EXERCISE INSTRUCTIONS
Please report each line of the data below that contains "gates".

ENTRIES PROVIDED
┌────────

File: config.mk
export PLATFORM = sky130hd
export DESIGN_NAME = portclass_ram
export DESIGN_NICKNAME = d
export VERILOG_FILES = /design/src/rtl/pcr_pkg.sv /design/src/rtl/pcr_clash_detect.sv /design/src/rtl/pcr_store.sv /design/src/rtl/pcr_read_port.sv /design/src/rtl/portclass_ram.sv
export SDC_FILE = /design/constraint.sdc
export NUM_CORES = 2
export LEC_CHECK = 0
export BUFFER_PORTS_ARGS = -buffer_cell sky130_fd_sc_hd__clkbuf_2
export CAP_MARGIN = 20
export CORE_ASPECT_RATIO = 1.25
export CORE_UTILIZATION = 45
export DETAILED_ROUTE_END_ITERATION = 7
export RECOVER_POWER = 100
export SETUP_SLACK_MARGIN = 0.15
export SLEW_MARGIN = 10
export SYNTH_ARGS = -nofsm -noshare
export SYNTH_HDL_FRONTEND = slang
export SYNTH_HIERARCHICAL = 1
export SYNTH_SLANG_ARGS = --single-unit
File: constraint.sdc
create_clock -name clk -period 2.7 [get_ports clk]
set_input_delay 0.135 -clock clk [delete_from_list [all_inputs] [get_ports clk]]
set_output_delay 0.135 -clock clk [all_outputs]
set_load 0.01 [all_outputs]
==> config.mk <==
export PLATFORM = sky130hd
export DESIGN_NAME = spi3_cfg_port
export DESIGN_NICKNAME = d
export VERILOG_FILES = /design/src/rtl/spi3_pkg.sv /design/src/rtl/spi3_sync.sv /design/src/rtl/spi3_strap.sv /design/src/rtl/spi3_regfile.sv /design/src/rtl/spi3_frame.sv /design/src/rtl/spi3_cfg_port.sv
export SDC_FILE = /design/constraint.sdc
export NUM_CORES = 1
export LEC_CHECK = 0
export ABC_AREA = 1
export BUFFER_PORTS_ARGS = -buffer_cell sky130_fd_sc_hd__buf_4
export CAP_MARGIN = 30
export CELL_PAD_IN_SITES_DETAIL_PLACEMENT = 2
export CELL_PAD_IN_SITES_GLOBAL_PLACEMENT = 2
export CORE_ASPECT_RATIO = 1.25
export CORE_MARGIN = 2
export CORE_UTILIZATION = 25
export CTS_BUF_LIST = sky130_fd_sc_hd__clkbuf_2 sky130_fd_sc_hd__clkbuf_4 sky130_fd_sc_hd__clkbuf_8
export CTS_CLUSTER_DIAMETER = 30
export DETAILED_ROUTE_END_ITERATION = 6
export GPL_TIMING_DRIVEN = 0
export PLACE_DENSITY_LB_ADDON = 0.1
export SYNTH_ARGS = -nofsm -noshare
export SYNTH_HDL_FRONTEND = slang
export SYNTH_SLANG_ARGS = --single-unit
==> constraint.sdc <==
create_clock -name clk_i -period 2.7 [get_ports clk_i]
set_clock_uncertainty 0.05 [all_clocks]
set_input_delay 0.54 -clock clk_i [delete_from_list [all_inputs] [get_ports clk_i]]
set_output_delay 0.54 -clock clk_i [all_outputs]
set_load 0.01 [all_outputs]
$ cat config.mk
export PLATFORM = sky130hd
export DESIGN_NAME = selftest_reg
export DESIGN_NICKNAME = d
export VERILOG_FILES = /design/src/rtl/strg_pkg.sv /design/src/rtl/strg_decode.sv /design/src/rtl/strg_feedback.sv /design/src/rtl/strg_cell.sv /design/src/rtl/selftest_reg.sv
export SDC_FILE = /design/constraint.sdc
export NUM_CORES = 1
export LEC_CHECK = 0
export ABC_AREA = 1
export CAP_MARGIN = 5
export CORE_UTILIZATION = 35
export DETAILED_ROUTE_END_ITERATION = 7
export HOLD_SLACK_MARGIN = 0.12
export PLACE_DENSITY = 0.67
export SLEW_MARGIN = 20
export SYNTH_ARGS = -nofsm -noshare
export SYNTH_HDL_FRONTEND = slang
export SYNTH_SLANG_ARGS = --single-unit
$ cat constraint.sdc
create_clock -name clk -period 1.7 [get_ports clk]
set_input_delay 0.34 -clock clk [delete_from_list [all_inputs] [get_ports clk]]
set_output_delay 0.34 -clock clk [all_outputs]
set_load 0.1 [all_outputs]
$ cat src/rtl/strg_pkg.sv
package strg_pkg;

  typedef enum logic [1:0] {
    MODE_SHIFT = 2'b00,
    MODE_SIG   = 2'b01,
    MODE_CLEAR = 2'b10,
    MODE_LATCH = 2'b11
  } mode_e;

  typedef struct packed {
    logic shift;
    logic sig;
    logic clear;
    logic latch;
  } ctl_t;

  // Feedback tap mask for a given width: bit i set means stage i feeds back.
  function automatic logic [63:0] default_taps(input int unsigned width);
    logic [63:0] m;
    m = '0;
    case (width)
      4:  m = 64'h0000_0000_0000_000C;
      5:  m = 64'h0000_0000_0000_0014;
      6:  m = 64'h0000_0000_0000_0030;
      7:  m = 64'h0000_0000_0000_0060;
      8:  m = 64'h0000_0000_0000_00B8;
      16: m = 64'h0000_0000_0000_B400;
      32: m = 64'h0000_0000_8020_0003;
      default: begin
        m[width-1] = 1'b1;
        m[width-2] = 1'b1;
      end
    endcase
    return m;
  endfunction

endpackage
===== config.mk =====
export PLATFORM = sky130hd
export DESIGN_NAME = wstrobe_seq
export DESIGN_NICKNAME = d
export VERILOG_FILES = /design/src/rtl/wstrobe_seq.sv
export SDC_FILE = /design/constraint.sdc
export NUM_CORES = 1
export LEC_CHECK = 0
export CAP_MARGIN = 20
export CORE_MARGIN = 2
export CORE_UTILIZATION = 52
export CTS_BUF_LIST = sky130_fd_sc_hd__clkbuf_8
export DETAILED_ROUTE_END_ITERATION = 10
export PLACE_DENSITY = 0.83
export SLEW_MARGIN = 20
export SYNTH_ARGS = -nofsm -noshare
export SYNTH_HDL_FRONTEND = slang
export SYNTH_SLANG_ARGS = --single-unit

===== constraint.sdc =====
create_clock -name clk -period 2.02 [get_ports clk]
set_input_delay 0.303 -clock clk [delete_from_list [all_inputs] [get_ports clk]]
set_output_delay 0.303 -clock clk [all_outputs]
set_load 0.01 [all_outputs]

===== src/rtl/wstrobe_seq.sv =====
module wstrobe_seq #(
  parameter int MIN_WL = 3,
  parameter int MAX_WL = 8,
  parameter int MAX_BL = 8
) (
  input  logic                         clk,
  input  logic                         rst_n,
  input  logic                         wr_cmd,
  input  logic [$clog2(MAX_WL+1)-1:0]  wl_cfg,
  input  logic                         bl8,
  output logic [1:0]                   dqs_ph,
  output logic                         dqs_oe,
  output logic                         dq_oe,
  output logic                         data_req,
  output logic                         wr_err
);
  localparam int WLW   = $clog2(MAX_WL+1);
  localparam int DEPTH = MAX_WL + MAX_BL/2 - 1;
  localparam int GW    = $clog2(MAX_BL/2+1) + 1;

  logic [DEPTH-1:0] due, ins;
  logic [WLW-1:0]   wl_eff;
  logic [GW-1:0]    nb, gap, last_n;
  logic             last_d, reject, accept, pre, post;

  always_comb begin
    if (wl_cfg < WLW'(MIN_WL))      wl_eff = WLW'(MIN_WL);
    else if (wl_cfg > WLW'(MAX_WL)) wl_eff = WLW'(MAX_WL);
    else                            wl_eff = wl_cfg;
  end

  assign nb     = bl8 ? GW'(MAX_BL/2) : GW'(MAX_BL/4);
  assign reject = wr_cmd && (gap < last_n);
  assign accept = wr_cmd && !reject;
  assign ins    = accept ? (((DEPTH'(1) << nb) - DEPTH'(1)) << (wl_eff - WLW'(1))) : '0;

  always_ff @(posedge clk) begin
    if (!rst_n) begin
      due    <= '0;
      gap    <= '1;
      last_n <= '0;
      last_d <= 1'b0;
      wr_err <= 1'b0;
    end else begin
      due    <= (due >> 1) | ins;
      last_d <= due[0];
      wr_err <= reject;
      if (accept) begin
        gap    <= GW'(1);
        last_n <= nb;
      end else if (gap != '1) begin
        gap <= gap + GW'(1);
      end
    end
  end

  assign pre      = !due[0] && due[1];
  assign post     = last_d && !due[0];
  assign dq_oe    = due[0];
  assign data_req = due[1];
  assign dqs_oe   = due[0] | pre | post;
  assign dqs_ph   = (due[0] || pre) ? 2'b10 : (post ? 2'b11 : 2'b00);

  AST_PRE_LEADS_DATA: assert property (@(posedge clk) disable iff (!rst_n)
    (dqs_oe && !dq_oe && dqs_ph == 2'b10) |=> dq_oe);
  AST_DATA_STROBE: assert property (@(posedge clk) disable iff (!rst_n)
    dq_oe |-> (dqs_oe && dqs_ph == 2'b10));
  AST_POST_HIGH: assert property (@(posedge clk) disable iff (!rst_n)
    ($fell(dq_oe) && !data_req) |-> (dqs_oe && dqs_ph == 2'b11));
  AST_IDLE_RELEASED: assert property (@(posedge clk) disable iff (!rst_n)
    !dqs_oe |-> (dqs_ph == 2'b00 && !dq_oe));
  AST_REQ_LEADS: assert property (@(posedge clk) disable iff (!rst_n)
    data_req |=> dq_oe);
endmodule


==> flow_summary.ini <==
[place]
pre_cts_ws_ns = -0.128
dpl_cell_area_mm2 = 0.00117
dpl.hpwl_mm = 1.38
io_buffers = 13
gp_congestion = 0.823

[synth]
avgSynthCellArea_um2 = 9.09
synth.area.top_cells = dfxtp_1 (39%), ha_1 (5.1%), a31oi_1 (3.9%), nand2_1 (3.9%), nor2b_1 (3.9%)
ys_async_sr_fraction_pct = 0
synth_edf_count = 0
syn-num-nets = 119
synth_warnings = 0
synth_ff_type = dfxtp_1
seq_area_frac_synth_pct = 39.1
synth_area_leader_cell = dfxtp_1
ys_ff_latch = 19
yosysUniqueCellTypes = 39
synth_common_cells = dfxtp_1 (19), nand2_1 (10), a31oi_1 (6), nor2b_1 (6)
syn_inst = 107
synth_top_cell_area_share_pct = 39.1
syn_area_um2 = 972
post-synth-top-count-cell = dfxtp_1

[grt]
grt_util_met2_pct = 32.2
antenna_found_initial = 0
grt_use_total_pct = 19.4
globalRoute.totalOverflow = 0
grt_pass1_wl_mm = 2.93
grt_pass1_vias = 728
top_usage_layer = met2
use_met3_pct = 4.62
grt.met1_usage_pct = 21.6
grt_max_degree = 22

[finish]
areaGrowthSynthToFinish_pct = 25.4
drive_gt1_share_pct = 18.8
final_area_mm2 = 0.00122
antennaDiodeCount = 0
final_nets = 141

[sta]
setup_slack_ns = 0.124
fmax_ghz = 0.528
skew_ns = 0.00530
setup_violations = 0
rsz0062_at_grt = no
period_share_pct = 93.8
slew_viol_final = 0
layout_min_cycle_time_ns = 1.90
worst_pin_slew_ns = 0.599
tns_ns = 0
maxSlewHeadroom_pct = 60.0
finalHoldViolations = 0

[route]
post_drt_wl_per_cell_um = 12.1
totalWireLength_mm = 1.86
firstDrtPassIters = 4
drtAntennaViolNets = 0
first_iter_violations = 10
via_per_inst = 5.32
drc = 0
routed-via-count = 814

[clock_tree]
cts_made_buffers = 3
cts_resized = 0
cts_sinks = 19
htreeDepth = 1
postCtsHoldBufs = 0
clockBufferDepth = 2
clk_pin_slew_worst_paths_ns = 0.07
root_buffer = clkbuf_8
cts_tree = yes
cts_setup_buffers = 0
clkLatencyLatePin_ns = 0.26

[job]
drv_cap = 0

[floorplanning]
core-area_mm2 = 0.00175
die_h_um = 47.2
die_w_um = 47.2
die-area_mm2 = 0.00223
rows = 15
io_pins = 14
start_util_pct = 55.7

[critical_path]
cp_cell_sequence = clkdlybuf4s50_1, nor2b_4, nor2_4, inv_2, ha_1, buf_4, xnor2_2, nand2_1, a31oi_1, nor2b_1
cp.arrival_ns = 2.04
required_ns = 2.17
end_kind = flip-flop
worstSetupStartpointType = input pin
setup.worst_path.class = in -> reg
critPathMaxFanout = 4
cp_slowest_cell = clkdlybuf4s50_1
r2r-start = gap[2]
slowest_delay_ns = 0.53
worst-path-buf-inv = 3
crit_family = buffers and inverters
worstSetupStartpoint = wl_cfg[0]

[min_path]
hp-class = reg -> reg
worstHoldStart = due[10]

[power_and_ir_drop]
peakVddDrop_v = 0.000401
power_density_mw_per_mm2 = 769
p_leak_nw = 0.512

[run_status]
status = finished, final reports clean
-- state kept, by name (all words and copies together), names as in the netlist --
name,cells
due,11
gap,4
last_d,1
last_n,2
wr_err,1
-- metal layers --
layer	routed length, um	vias to the layer above
met3	98	4
met4	49	0
li1	-	407
met1	813	376
met5	0	-
met2	894	27
-- cell type report --
class	instances	area (um2)
clock inverters	1	3.75
well taps	25	31.3
flip-flops and latches	19	380
repair buffers	24	213
multi-input cells	76	531
fillers	135	527
inverters	5	18.8
clock buffers	3	41.3
-- where the power goes --
part	internal (mW)	leakage [nW]	total (mW)	switching, mW
clock network	0.135	0.0269	0.256	0.121
registers	0.409	0.156	0.431	0.0226
logic	0.134	0.329	0.250	0.116
total	0.677	0.512	0.938	0.260
-- stage by stage --
| stage | instances | hold WS (ns) | power, mW | utilization [%] |
|---|---|---|---|---|
| detailed placement | 149 | 0.432 | 0.686 | 67.2 |
| CTS | 153 | 0.446 | 0.936 | 69.8 |
| finish | 153 | 0.444 | 0.938 | 69.8 |
| global route | 153 | 0.456 | 0.983 | 69.8 |
| global placement | 149 | 0.421 | 0.674 | 67.2 |
| floorplan | 107 | 0.407 | 0.597 | - |
-- cell usage in the layout, fill, tap and decap left out, drive strengths merged --
cell / netlist / layout
dfxtp: 19 / 19
a21oi: 2 / 2
nor3: 2 / 2
and2: 2 / 2
nor2: 5 / 5
mux2i: 3 / 3
buf: 4 / 11
xor2: 1 / 1
nor3b: 1 / 1
and3: 2 / 2
a211oi: 1 / 1
ha: 4 / 4
nor2b: 7 / 7
inv: 5 / 6
nand2b: 4 / 4
a31oi: 6 / 6
a21o: 1 / 1
nand2: 10 / 10
or2: 1 / 1
nand3b: 2 / 2
a21boi: 1 / 1
clkbuf: 3 / 3
o211ai: 1 / 1
nand3: 3 / 3
clkdlybuf4s50: 0 / 13
o21ai: 7 / 7
mux2: 1 / 1
maj3: 1 / 1
o21a: 2 / 2
o31ai: 1 / 1
xnor2: 3 / 3
or3: 1 / 1
o22ai: 1 / 1
-- kinds of logic after synthesis --
group / share of synthesized area [%]
simple gates: 23.9
compound gates: 15.7
flops: 39.1
buf+inv: 6.31
fa+ha+maj: 6.31
xor+xnor: 4.38
mux: 4.25
-- path summary, 6_finish.rpt --
check	endpoint	slack, ns	cells past startpoint
worst max-delay path	due[5]	0.12	10
worst min-delay path	due[9]	0.44	1
worst max register to register	due[10]	0.43	5
worst min register to register	due[9]	0.44	1
(Power assumes the default switching activity.)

└────────

EXERCISE RESULT
simple gates: 23.9
compound gates: 15.7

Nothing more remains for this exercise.